• _THE DATA_
This design comes from an exercise in tuning for small area, a short achievable clock period and few clock cycles per item on the open sky130 flow, not from production work.
Function was checked by simulation only, so behaviour that the tests miss may differ from the original.
Power and IR drop assume default switching activity.

**flow/design.v**
```verilog
`timescale 1ns / 1ps
package stfm_pkg;
  localparam int FREQ_W   = 26;
  localparam int TIME_W   = 32;
  localparam int MODE_LSB = 3;
  localparam logic [FREQ_W-1:0] FREQ_MAX = {FREQ_W{1'b1}};
  typedef enum logic [1:0] {
    CMD_WRITE = 2'd0,
    CMD_SYNC  = 2'd1,
    CMD_RESET = 2'd2,
    CMD_NOP   = 2'd3
  } cmd_code_t;
  typedef struct packed {
    logic [1:0]        command;
    logic [7:0]        latch_data;
    logic [TIME_W-1:0] cycle_time;
  } cmd_t;
  typedef struct packed {
    logic [FREQ_W-1:0] tone_frequency;
    logic [7:0]        latch_value;
    logic [1:0]        video_mode;
  } res_t;
  typedef struct packed {
    logic done;
    logic saturated;
  } div_status_t;
endpackage
`timescale 1ns / 1ps
module stfm_div #(
  parameter int NUM_W = 58
) (
  input  logic                                clk,
  input  logic                                rst,
  input  logic                                start,
  input  logic [NUM_W-1:0]                    numerator,
  input  logic [stfm_pkg::TIME_W-1:0]         denominator,
  output logic [stfm_pkg::FREQ_W-1:0]         quotient,
  output stfm_pkg::div_status_t               status
);
  localparam int FW    = stfm_pkg::FREQ_W;
  localparam int TW    = stfm_pkg::TIME_W;
  localparam int CNT_W = $clog2(FW);
  logic [TW-1:0]    rem;
  logic [FW-1:0]    low;
  logic [CNT_W-1:0] cnt;
  logic             busy;
  logic [TW-1:0] init_rem;
  logic [TW:0]   shifted;
  logic          ge;
  logic [TW:0]   diff;
  assign init_rem = TW'(numerator >> FW);
  assign shifted  = {rem, low[FW-1]};
  assign ge       = shifted >= {1'b0, denominator};
  assign diff     = shifted - {1'b0, denominator};
  assign quotient = low;
  always_ff @(posedge clk) begin
    if (rst) begin
      busy   <= 1'b0;
      status <= '0;
      cnt    <= '0;
    end else begin
      status.done <= 1'b0;
      if (start) begin
        cnt <= '0;
        if (init_rem >= denominator) begin
          busy             <= 1'b0;
          status.done      <= 1'b1;
          status.saturated <= 1'b1;
        end else begin
          busy             <= 1'b1;
          status.saturated <= 1'b0;
        end
      end else if (busy) begin
        cnt <= cnt + CNT_W'(1);
        if (cnt == CNT_W'(FW - 1)) begin
          busy        <= 1'b0;
          status.done <= 1'b1;
        end
      end
    end
  end
  always_ff @(posedge clk) begin
    if (start) begin
      rem <= init_rem;
      if (init_rem >= denominator) begin
        low <= stfm_pkg::FREQ_MAX;
      end else begin
        low <= numerator[FW-1:0];
      end
    end else if (busy) begin
      rem <= ge ? diff[TW-1:0] : shifted[TW-1:0];
      low <= {low[FW-2:0], ge};
    end
  end
endmodule
`timescale 1ns / 1ps
module speaker_tone_frequency_meter_top #(
  parameter int CYCLES_PER_SECOND = 3546900
) (
  input  logic            clk,
  input  logic            rst,
  input  logic            cmd_valid,
  output logic            cmd_stall,
  input  logic [1:0]      cmd_command,
  input  logic [7:0]      cmd_latch_data,
  input  logic [31:0]     cmd_cycle_time,
  output logic            res_valid,
  input  logic            res_stall,
  output logic [25:0]     res_tone_frequency,
  output logic [7:0]      res_latch_value,
  output logic [1:0]      res_video_mode
);
  stfm_pkg::cmd_t cmd;
  stfm_pkg::res_t res;
  assign cmd.command    = cmd_command;
  assign cmd.latch_data = cmd_latch_data;
  assign cmd.cycle_time = cmd_cycle_time;
  assign res_tone_frequency = res.tone_frequency;
  assign res_latch_value    = res.latch_value;
  assign res_video_mode     = res.video_mode;
  localparam int FW     = stfm_pkg::FREQ_W;
  localparam int TW     = stfm_pkg::TIME_W;
  localparam int HALF_W = $clog2(CYCLES_PER_SECOND / 2 + 1);
  localparam int PROD_W = HALF_W + TW;
  localparam logic [HALF_W-1:0] HALF_RATE = HALF_W'(CYCLES_PER_SECOND / 2);
  typedef enum logic [4:0] {
    ST_IDLE = 5'b00001,
    ST_MUL  = 5'b00010,
    ST_DIVS = 5'b00100,
    ST_DIVW = 5'b01000,
    ST_FIN  = 5'b10000
  } state_t;
  state_t state;
  logic [7:0]     latch_byte;
  logic [TW-1:0]  last_toggle_time;
  logic [TW-1:0]  toggle_count;
  logic [TW-1:0]  gap_total;
  logic [FW-1:0]  frequency_reg;
  logic [PROD_W-1:0] product;
  logic               accept;
  logic               toggle;
  logic [TW-1:0]      gap;
  logic               eligible;
  logic               res_free;
  logic [FW-1:0]      quotient;
  stfm_pkg::div_status_t div_status;
  assign cmd_stall = (state != ST_IDLE);
  assign accept    = cmd_valid && (state == ST_IDLE);
  assign toggle    = cmd.latch_data[0] ^ latch_byte[0];
  assign gap       = (cmd.cycle_time >= last_toggle_time) ?
                     (cmd.cycle_time - last_toggle_time) :
                     (last_toggle_time - cmd.cycle_time);
  assign eligible  = (last_toggle_time != '0) && (toggle_count > TW'(1)) &&
                     (gap_total != '0);
  assign res_free  = !res_valid || !res_stall;
  stfm_div #(
    .NUM_W(PROD_W)
  ) u_div (
    .clk        (clk),
    .rst        (rst),
    .start      (state == ST_DIVS),
    .numerator  (product),
    .denominator(gap_total),
    .quotient   (quotient),
    .status     (div_status)
  );
  always_ff @(posedge clk) begin
    if (state == ST_MUL) begin
      product <= HALF_RATE * toggle_count;
    end
  end
  always_ff @(posedge clk) begin
    if (rst) begin
      state            <= ST_IDLE;
      latch_byte       <= '0;
      last_toggle_time <= '0;
      toggle_count     <= '0;
      gap_total        <= '0;
      frequency_reg    <= '0;
      res_valid        <= 1'b0;
    end else begin
      if (res_valid && !res_stall) begin
        res_valid <= 1'b0;
      end
      case (state)
        ST_IDLE: begin
          if (accept) begin
            state <= ST_FIN;
            case (cmd.command)
              stfm_pkg::CMD_WRITE: begin
                if (toggle) begin
                  if (last_toggle_time == '0) begin
                    toggle_count <= '0;
                    gap_total    <= '0;
                  end else begin
                    toggle_count <= toggle_count + TW'(1);
                    gap_total    <= gap_total + gap;
                  end
                  last_toggle_time <= cmd.cycle_time;
                end
                latch_byte <= cmd.latch_data;
              end
              stfm_pkg::CMD_SYNC: begin
                if (eligible) begin
                  state <= ST_MUL;
                end else begin
                  frequency_reg <= '0;
                end
                last_toggle_time <= '0;
              end
              stfm_pkg::CMD_RESET: begin
                latch_byte       <= '0;
                last_toggle_time <= '0;
                toggle_count     <= '0;
                gap_total        <= '0;
                frequency_reg    <= '0;
              end
              default: begin
              end
            endcase
          end
        end
        ST_MUL: begin
          state <= ST_DIVS;
        end
        ST_DIVS: begin
          state <= ST_DIVW;
        end
        ST_DIVW: begin
          if (div_status.done) begin
            frequency_reg <= div_status.saturated ? stfm_pkg::FREQ_MAX : quotient;
            state         <= ST_FIN;
          end
        end
        ST_FIN: begin
          if (res_free) begin
            res_valid <= 1'b1;
            state     <= ST_IDLE;
          end
        end
        default: begin
          state <= ST_IDLE;
        end
      endcase
    end
  end
  always_ff @(posedge clk) begin
    if (state == ST_FIN && res_free) begin
      res.tone_frequency <= frequency_reg;
      res.latch_value    <= latch_byte;
      res.video_mode     <= latch_byte[stfm_pkg::MODE_LSB +: 2];
    end
  end
endmodule
```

• _TASK GOAL_
Find the word "busy" in the listing and copy each line that contains it.

• _TASK ANSWER_
  logic             busy;
      busy   <= 1'b0;
          busy             <= 1'b0;
          busy             <= 1'b1;
      end else if (busy) begin
          busy        <= 1'b0;
    end else if (busy) begin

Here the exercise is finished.